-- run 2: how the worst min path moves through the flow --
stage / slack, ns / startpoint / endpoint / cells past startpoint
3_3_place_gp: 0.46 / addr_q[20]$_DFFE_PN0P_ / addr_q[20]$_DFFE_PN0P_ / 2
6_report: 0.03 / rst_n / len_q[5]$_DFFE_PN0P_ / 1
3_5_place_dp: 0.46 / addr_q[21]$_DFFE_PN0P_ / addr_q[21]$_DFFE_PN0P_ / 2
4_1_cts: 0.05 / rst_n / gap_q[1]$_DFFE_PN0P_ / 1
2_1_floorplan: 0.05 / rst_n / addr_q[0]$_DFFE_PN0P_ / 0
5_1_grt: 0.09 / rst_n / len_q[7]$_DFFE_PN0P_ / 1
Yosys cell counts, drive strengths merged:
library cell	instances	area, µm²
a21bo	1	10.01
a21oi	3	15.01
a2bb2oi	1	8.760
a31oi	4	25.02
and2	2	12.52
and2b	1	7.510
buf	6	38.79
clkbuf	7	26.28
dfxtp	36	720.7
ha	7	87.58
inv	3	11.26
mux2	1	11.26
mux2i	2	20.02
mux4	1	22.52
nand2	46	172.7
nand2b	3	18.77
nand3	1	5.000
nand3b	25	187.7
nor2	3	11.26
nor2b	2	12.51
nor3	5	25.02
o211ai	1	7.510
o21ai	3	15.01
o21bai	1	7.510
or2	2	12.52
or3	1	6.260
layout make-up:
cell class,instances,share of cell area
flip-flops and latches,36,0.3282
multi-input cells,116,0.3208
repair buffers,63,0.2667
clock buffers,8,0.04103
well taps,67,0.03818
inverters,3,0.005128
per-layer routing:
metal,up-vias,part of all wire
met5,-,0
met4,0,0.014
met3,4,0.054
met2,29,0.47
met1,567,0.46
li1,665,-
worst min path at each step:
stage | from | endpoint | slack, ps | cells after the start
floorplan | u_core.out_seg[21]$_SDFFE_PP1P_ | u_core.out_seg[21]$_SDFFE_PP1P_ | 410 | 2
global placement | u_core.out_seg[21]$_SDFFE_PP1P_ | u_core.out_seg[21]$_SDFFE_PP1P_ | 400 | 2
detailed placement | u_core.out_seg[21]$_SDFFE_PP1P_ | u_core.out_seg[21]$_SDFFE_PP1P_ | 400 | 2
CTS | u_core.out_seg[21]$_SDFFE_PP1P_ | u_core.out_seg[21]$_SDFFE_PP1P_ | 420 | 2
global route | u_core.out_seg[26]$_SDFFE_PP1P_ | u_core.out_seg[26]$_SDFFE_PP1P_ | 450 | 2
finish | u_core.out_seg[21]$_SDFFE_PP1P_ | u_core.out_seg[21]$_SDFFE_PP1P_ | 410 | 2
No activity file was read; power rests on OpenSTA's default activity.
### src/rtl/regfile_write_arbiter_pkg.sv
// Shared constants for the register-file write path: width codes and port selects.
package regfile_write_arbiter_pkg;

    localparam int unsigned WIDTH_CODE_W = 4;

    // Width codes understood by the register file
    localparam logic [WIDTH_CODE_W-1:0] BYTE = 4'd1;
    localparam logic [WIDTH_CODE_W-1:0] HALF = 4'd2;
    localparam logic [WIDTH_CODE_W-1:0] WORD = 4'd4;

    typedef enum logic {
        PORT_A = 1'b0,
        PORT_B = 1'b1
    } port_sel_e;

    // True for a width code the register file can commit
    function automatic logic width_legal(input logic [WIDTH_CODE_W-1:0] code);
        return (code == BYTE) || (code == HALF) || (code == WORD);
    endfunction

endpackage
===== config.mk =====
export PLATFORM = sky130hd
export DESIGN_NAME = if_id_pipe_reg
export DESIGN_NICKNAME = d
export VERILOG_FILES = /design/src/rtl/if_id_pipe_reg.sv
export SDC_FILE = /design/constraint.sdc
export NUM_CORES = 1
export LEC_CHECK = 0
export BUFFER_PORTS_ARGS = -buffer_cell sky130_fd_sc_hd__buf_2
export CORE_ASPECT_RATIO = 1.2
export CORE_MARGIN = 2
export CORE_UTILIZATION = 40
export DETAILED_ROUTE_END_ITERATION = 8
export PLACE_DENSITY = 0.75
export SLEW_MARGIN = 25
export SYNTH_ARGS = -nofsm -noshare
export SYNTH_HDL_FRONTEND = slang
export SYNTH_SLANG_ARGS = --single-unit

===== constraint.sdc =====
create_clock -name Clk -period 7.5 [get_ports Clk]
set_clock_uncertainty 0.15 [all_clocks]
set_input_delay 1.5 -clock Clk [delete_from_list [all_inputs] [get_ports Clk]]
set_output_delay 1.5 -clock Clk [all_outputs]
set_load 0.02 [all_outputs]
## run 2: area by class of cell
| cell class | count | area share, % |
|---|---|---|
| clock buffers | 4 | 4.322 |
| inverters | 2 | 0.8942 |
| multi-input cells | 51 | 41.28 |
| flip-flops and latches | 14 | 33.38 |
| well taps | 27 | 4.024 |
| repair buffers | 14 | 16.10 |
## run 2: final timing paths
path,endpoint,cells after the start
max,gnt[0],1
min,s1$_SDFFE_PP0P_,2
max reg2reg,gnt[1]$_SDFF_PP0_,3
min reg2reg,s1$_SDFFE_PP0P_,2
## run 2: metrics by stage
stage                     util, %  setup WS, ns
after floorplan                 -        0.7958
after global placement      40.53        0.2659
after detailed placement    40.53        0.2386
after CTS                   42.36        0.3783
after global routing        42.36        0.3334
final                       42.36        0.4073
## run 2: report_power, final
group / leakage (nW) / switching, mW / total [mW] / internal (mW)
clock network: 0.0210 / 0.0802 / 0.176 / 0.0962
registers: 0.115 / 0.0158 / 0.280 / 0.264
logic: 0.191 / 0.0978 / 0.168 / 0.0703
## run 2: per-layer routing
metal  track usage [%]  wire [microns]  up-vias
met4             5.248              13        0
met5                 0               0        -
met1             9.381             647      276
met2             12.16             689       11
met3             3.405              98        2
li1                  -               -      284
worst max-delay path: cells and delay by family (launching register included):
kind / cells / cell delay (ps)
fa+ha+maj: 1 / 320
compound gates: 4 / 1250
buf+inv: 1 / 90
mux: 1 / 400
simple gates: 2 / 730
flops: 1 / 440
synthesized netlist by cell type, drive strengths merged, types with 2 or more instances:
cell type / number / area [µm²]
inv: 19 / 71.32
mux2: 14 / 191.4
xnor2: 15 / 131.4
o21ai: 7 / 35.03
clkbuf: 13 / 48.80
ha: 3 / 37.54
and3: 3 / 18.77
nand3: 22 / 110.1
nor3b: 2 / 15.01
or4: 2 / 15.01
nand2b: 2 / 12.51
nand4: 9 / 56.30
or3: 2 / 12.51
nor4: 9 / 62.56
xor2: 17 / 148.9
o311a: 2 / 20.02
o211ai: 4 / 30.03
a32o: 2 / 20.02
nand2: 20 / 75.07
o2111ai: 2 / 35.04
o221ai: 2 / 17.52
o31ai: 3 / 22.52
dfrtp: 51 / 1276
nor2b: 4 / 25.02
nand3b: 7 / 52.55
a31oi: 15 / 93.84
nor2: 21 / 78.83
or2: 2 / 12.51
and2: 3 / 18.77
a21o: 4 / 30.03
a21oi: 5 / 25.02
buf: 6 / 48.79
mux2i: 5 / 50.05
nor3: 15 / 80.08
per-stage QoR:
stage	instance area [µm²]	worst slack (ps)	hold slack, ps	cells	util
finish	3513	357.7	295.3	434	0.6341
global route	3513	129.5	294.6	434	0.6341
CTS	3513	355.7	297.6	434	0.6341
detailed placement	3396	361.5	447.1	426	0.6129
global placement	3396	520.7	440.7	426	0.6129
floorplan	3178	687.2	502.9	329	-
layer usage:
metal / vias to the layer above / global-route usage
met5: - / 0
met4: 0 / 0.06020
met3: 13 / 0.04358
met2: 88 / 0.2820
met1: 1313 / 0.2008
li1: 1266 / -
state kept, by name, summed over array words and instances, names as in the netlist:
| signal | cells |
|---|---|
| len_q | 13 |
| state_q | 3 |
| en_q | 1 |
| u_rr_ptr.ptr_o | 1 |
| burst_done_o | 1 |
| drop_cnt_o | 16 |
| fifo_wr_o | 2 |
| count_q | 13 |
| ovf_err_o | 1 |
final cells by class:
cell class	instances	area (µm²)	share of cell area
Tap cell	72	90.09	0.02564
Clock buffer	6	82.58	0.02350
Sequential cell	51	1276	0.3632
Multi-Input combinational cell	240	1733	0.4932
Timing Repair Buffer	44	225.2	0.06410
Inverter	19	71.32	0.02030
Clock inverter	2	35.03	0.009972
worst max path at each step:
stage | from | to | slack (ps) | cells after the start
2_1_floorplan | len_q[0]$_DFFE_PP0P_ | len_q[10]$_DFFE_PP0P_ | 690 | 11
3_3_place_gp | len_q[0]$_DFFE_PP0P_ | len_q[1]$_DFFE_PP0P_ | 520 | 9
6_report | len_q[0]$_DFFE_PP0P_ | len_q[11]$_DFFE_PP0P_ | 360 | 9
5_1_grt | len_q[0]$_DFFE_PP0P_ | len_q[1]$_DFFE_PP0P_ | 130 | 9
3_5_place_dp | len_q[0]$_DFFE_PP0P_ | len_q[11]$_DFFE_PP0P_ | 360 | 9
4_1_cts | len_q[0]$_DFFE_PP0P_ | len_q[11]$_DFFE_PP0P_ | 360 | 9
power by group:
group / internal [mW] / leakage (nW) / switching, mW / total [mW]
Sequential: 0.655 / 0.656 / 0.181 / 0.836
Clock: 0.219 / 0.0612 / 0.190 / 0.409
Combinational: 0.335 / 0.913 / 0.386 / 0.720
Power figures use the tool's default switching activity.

* * *

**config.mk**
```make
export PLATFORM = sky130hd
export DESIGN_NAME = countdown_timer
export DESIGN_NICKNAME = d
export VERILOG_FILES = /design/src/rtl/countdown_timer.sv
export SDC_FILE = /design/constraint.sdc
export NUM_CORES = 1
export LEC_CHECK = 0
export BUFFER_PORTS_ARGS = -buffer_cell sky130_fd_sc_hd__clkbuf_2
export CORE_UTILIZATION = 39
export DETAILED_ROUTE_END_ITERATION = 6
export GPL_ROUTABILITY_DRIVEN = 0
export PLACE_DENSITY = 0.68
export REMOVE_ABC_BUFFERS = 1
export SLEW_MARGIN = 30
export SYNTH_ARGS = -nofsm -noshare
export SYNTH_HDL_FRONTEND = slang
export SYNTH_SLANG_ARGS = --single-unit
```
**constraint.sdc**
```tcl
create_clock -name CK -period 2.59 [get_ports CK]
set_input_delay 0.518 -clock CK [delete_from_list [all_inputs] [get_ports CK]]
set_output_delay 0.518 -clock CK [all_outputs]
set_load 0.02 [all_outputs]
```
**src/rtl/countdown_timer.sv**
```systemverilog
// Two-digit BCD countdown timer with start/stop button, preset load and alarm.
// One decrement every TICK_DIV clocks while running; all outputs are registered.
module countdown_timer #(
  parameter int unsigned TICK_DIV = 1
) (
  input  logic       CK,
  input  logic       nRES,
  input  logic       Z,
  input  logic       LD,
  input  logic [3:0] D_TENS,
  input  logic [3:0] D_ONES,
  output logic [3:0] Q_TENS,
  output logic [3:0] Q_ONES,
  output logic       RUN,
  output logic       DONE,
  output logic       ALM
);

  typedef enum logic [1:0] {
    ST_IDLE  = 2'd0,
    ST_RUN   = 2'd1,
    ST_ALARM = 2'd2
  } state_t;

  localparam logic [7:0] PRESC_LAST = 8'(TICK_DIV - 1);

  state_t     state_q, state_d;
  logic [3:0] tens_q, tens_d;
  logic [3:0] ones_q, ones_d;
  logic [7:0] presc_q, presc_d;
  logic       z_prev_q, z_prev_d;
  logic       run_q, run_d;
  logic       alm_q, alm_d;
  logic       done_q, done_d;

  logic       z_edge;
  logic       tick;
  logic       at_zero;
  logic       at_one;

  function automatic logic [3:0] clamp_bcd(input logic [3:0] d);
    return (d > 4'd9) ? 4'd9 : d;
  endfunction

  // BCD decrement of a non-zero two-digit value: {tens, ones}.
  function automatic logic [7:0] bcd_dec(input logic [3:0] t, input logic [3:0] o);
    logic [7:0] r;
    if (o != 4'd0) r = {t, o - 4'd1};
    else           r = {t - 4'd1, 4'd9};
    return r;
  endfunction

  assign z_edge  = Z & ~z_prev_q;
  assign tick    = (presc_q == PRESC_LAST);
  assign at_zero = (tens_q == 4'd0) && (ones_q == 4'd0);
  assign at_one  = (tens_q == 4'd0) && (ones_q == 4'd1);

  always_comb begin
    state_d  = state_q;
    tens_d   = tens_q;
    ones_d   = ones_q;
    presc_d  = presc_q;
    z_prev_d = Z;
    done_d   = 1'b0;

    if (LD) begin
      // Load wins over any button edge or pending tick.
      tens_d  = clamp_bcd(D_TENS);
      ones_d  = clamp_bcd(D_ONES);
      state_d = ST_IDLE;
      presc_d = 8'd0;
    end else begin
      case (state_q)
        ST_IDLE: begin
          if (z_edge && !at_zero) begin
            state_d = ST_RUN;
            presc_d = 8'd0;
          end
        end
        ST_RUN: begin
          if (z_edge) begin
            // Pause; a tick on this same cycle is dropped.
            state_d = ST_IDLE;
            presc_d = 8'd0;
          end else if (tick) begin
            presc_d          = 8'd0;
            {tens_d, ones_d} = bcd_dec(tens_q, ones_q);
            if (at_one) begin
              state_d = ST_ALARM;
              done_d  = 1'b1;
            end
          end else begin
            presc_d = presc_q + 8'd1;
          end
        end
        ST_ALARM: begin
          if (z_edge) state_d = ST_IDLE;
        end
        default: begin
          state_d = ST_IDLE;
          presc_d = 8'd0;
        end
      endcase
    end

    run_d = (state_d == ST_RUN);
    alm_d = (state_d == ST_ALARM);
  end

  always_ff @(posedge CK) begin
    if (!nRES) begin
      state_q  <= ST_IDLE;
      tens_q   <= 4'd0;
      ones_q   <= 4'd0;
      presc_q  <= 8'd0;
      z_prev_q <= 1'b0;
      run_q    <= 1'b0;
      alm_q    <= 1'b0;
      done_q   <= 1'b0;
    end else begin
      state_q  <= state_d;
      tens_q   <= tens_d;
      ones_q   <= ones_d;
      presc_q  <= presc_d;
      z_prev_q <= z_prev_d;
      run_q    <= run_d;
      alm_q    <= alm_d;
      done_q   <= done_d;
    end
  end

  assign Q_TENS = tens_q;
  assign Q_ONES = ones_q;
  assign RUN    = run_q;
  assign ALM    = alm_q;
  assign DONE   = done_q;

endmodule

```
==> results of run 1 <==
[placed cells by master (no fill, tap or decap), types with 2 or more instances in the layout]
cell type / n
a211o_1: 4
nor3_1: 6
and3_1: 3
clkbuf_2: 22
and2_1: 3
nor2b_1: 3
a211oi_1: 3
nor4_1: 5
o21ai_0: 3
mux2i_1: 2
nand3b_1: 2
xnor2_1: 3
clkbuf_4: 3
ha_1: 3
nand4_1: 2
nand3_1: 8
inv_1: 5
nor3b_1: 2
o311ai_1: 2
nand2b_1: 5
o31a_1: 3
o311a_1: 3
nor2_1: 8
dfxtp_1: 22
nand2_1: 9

* * *

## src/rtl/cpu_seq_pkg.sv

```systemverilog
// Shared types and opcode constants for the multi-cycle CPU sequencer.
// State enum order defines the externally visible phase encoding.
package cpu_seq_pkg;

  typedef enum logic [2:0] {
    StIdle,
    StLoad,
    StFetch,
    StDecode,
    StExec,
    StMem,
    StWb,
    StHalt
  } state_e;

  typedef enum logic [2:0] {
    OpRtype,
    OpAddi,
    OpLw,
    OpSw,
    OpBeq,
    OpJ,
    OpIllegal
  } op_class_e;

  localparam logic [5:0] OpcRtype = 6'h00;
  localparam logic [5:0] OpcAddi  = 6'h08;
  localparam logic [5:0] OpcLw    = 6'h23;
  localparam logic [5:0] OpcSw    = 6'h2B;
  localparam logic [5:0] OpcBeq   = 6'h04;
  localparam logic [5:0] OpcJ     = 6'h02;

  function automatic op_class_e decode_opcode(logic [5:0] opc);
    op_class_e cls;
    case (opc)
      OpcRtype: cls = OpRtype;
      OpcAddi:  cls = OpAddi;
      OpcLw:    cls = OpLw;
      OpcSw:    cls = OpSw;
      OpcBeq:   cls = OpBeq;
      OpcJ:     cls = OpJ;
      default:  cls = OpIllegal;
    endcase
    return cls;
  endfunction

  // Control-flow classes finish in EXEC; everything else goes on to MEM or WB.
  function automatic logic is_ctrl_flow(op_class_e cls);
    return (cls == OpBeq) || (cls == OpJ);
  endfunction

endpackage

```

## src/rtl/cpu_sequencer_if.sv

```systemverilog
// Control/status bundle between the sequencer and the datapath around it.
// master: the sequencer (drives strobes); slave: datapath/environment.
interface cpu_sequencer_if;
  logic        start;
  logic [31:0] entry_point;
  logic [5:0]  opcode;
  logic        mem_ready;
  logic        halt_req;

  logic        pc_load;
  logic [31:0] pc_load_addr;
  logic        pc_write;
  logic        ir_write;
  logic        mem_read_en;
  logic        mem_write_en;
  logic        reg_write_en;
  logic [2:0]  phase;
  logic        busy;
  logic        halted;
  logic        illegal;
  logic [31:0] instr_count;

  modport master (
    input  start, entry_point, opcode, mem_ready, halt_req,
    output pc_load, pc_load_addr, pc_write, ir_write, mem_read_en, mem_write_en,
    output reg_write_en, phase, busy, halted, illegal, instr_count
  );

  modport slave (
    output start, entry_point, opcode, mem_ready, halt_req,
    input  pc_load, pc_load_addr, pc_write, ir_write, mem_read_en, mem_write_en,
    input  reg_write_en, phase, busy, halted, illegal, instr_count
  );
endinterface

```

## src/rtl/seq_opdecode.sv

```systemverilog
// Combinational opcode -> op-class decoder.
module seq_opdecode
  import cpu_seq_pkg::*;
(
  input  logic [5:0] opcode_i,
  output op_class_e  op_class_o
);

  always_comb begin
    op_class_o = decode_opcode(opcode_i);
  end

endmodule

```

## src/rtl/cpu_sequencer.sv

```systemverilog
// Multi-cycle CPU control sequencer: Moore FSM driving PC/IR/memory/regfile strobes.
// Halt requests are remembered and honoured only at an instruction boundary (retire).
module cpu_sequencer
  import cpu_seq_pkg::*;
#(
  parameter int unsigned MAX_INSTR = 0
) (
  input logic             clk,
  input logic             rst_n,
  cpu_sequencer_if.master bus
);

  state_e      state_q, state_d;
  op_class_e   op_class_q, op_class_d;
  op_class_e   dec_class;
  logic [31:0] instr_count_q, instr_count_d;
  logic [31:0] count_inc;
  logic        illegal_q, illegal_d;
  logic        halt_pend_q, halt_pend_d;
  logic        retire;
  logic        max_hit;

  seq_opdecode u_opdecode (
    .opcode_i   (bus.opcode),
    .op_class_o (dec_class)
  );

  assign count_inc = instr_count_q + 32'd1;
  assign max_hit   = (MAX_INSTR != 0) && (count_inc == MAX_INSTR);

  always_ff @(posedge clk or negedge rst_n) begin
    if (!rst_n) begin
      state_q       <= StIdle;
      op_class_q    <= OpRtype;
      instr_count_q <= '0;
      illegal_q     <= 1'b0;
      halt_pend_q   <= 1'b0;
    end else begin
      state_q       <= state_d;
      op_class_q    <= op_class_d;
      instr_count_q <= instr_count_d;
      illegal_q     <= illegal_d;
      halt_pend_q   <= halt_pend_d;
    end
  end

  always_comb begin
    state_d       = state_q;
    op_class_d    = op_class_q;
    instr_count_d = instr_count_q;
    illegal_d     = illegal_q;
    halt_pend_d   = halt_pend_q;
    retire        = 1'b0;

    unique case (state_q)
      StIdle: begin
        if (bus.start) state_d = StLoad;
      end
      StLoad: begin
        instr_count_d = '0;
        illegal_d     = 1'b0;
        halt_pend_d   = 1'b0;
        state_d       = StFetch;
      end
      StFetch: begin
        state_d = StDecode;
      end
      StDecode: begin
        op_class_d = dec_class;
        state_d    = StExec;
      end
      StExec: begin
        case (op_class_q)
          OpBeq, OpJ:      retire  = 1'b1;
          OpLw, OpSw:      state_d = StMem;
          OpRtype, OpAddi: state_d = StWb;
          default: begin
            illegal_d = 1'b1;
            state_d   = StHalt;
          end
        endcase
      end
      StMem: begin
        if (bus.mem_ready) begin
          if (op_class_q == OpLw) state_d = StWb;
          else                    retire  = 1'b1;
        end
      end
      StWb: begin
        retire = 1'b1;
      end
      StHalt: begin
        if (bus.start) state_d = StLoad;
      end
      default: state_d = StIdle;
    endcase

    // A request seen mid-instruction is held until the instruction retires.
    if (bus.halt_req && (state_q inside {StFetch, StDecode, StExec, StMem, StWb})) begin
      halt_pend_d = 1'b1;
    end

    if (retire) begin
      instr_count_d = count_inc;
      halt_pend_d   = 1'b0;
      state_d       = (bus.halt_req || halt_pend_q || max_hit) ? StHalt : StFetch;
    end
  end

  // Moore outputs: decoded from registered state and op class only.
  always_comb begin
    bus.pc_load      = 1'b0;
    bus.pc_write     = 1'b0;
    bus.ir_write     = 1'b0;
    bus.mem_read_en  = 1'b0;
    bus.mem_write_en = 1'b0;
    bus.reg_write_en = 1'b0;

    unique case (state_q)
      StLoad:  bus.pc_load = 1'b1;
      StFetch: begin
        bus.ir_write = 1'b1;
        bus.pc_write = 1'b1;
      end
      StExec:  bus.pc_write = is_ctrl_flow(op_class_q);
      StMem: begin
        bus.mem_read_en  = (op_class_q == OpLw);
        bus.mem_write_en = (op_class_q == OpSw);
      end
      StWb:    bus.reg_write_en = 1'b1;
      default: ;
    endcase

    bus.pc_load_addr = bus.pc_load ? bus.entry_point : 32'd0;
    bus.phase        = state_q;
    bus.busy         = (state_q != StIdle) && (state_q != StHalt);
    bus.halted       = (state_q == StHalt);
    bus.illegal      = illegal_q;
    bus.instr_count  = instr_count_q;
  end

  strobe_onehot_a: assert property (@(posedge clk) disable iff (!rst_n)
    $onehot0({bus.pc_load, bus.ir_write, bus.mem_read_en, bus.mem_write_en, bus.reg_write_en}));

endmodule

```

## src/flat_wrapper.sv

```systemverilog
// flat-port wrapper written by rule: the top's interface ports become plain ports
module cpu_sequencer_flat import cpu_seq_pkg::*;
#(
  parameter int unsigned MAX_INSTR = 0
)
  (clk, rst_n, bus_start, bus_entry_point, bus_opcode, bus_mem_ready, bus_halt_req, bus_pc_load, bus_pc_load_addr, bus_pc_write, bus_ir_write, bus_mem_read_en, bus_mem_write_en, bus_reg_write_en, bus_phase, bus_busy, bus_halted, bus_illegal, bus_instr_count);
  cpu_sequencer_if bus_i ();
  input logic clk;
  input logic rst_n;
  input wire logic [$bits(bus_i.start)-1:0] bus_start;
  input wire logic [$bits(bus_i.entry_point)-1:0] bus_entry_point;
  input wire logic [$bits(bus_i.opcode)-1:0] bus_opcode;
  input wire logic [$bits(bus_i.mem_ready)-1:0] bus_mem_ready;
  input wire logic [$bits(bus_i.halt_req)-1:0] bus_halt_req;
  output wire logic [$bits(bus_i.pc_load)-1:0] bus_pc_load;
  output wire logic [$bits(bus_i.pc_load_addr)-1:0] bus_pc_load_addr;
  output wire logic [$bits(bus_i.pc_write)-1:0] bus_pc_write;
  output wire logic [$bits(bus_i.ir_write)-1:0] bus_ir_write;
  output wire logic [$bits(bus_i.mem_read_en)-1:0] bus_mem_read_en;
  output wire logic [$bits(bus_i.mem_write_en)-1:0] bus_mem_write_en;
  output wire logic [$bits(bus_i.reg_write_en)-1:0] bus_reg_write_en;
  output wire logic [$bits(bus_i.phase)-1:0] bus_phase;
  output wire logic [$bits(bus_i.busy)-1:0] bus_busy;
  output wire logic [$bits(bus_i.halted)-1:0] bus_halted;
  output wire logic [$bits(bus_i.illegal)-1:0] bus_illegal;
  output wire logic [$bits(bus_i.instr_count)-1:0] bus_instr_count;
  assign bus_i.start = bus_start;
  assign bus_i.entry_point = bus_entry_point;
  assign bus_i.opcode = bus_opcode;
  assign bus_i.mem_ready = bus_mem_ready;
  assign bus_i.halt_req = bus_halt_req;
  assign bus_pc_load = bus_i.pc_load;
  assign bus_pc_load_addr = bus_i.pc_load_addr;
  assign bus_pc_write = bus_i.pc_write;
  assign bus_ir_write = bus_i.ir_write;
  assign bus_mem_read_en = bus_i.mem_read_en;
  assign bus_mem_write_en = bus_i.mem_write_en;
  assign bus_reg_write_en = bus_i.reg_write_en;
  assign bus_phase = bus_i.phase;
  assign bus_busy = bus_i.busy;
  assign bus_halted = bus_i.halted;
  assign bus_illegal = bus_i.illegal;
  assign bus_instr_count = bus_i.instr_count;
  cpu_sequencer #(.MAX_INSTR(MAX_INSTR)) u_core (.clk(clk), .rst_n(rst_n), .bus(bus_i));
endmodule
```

*TASK BRIEF*
Would you print, exactly as written, every line above from the one holding "synthesized netlist by" through the one holding "drop_cnt_o | 16 |", with both included and no other lines?

*OUTPUT BELOW*
synthesized netlist by cell type, drive strengths merged, types with 2 or more instances:
cell type / number / area [µm²]
inv: 19 / 71.32
mux2: 14 / 191.4
xnor2: 15 / 131.4
o21ai: 7 / 35.03
clkbuf: 13 / 48.80
ha: 3 / 37.54
and3: 3 / 18.77
nand3: 22 / 110.1
nor3b: 2 / 15.01
or4: 2 / 15.01
nand2b: 2 / 12.51
nand4: 9 / 56.30
or3: 2 / 12.51
nor4: 9 / 62.56
xor2: 17 / 148.9
o311a: 2 / 20.02
o211ai: 4 / 30.03
a32o: 2 / 20.02
nand2: 20 / 75.07
o2111ai: 2 / 35.04
o221ai: 2 / 17.52
o31ai: 3 / 22.52
dfrtp: 51 / 1276
nor2b: 4 / 25.02
nand3b: 7 / 52.55
a31oi: 15 / 93.84
nor2: 21 / 78.83
or2: 2 / 12.51
and2: 3 / 18.77
a21o: 4 / 30.03
a21oi: 5 / 25.02
buf: 6 / 48.79
mux2i: 5 / 50.05
nor3: 15 / 80.08
per-stage QoR:
stage	instance area [µm²]	worst slack (ps)	hold slack, ps	cells	util
finish	3513	357.7	295.3	434	0.6341
global route	3513	129.5	294.6	434	0.6341
CTS	3513	355.7	297.6	434	0.6341
detailed placement	3396	361.5	447.1	426	0.6129
global placement	3396	520.7	440.7	426	0.6129
floorplan	3178	687.2	502.9	329	-
layer usage:
metal / vias to the layer above / global-route usage
met5: - / 0
met4: 0 / 0.06020
met3: 13 / 0.04358
met2: 88 / 0.2820
met1: 1313 / 0.2008
li1: 1266 / -
state kept, by name, summed over array words and instances, names as in the netlist:
| signal | cells |
|---|---|
| len_q | 13 |
| state_q | 3 |
| en_q | 1 |
| u_rr_ptr.ptr_o | 1 |
| burst_done_o | 1 |
| drop_cnt_o | 16 |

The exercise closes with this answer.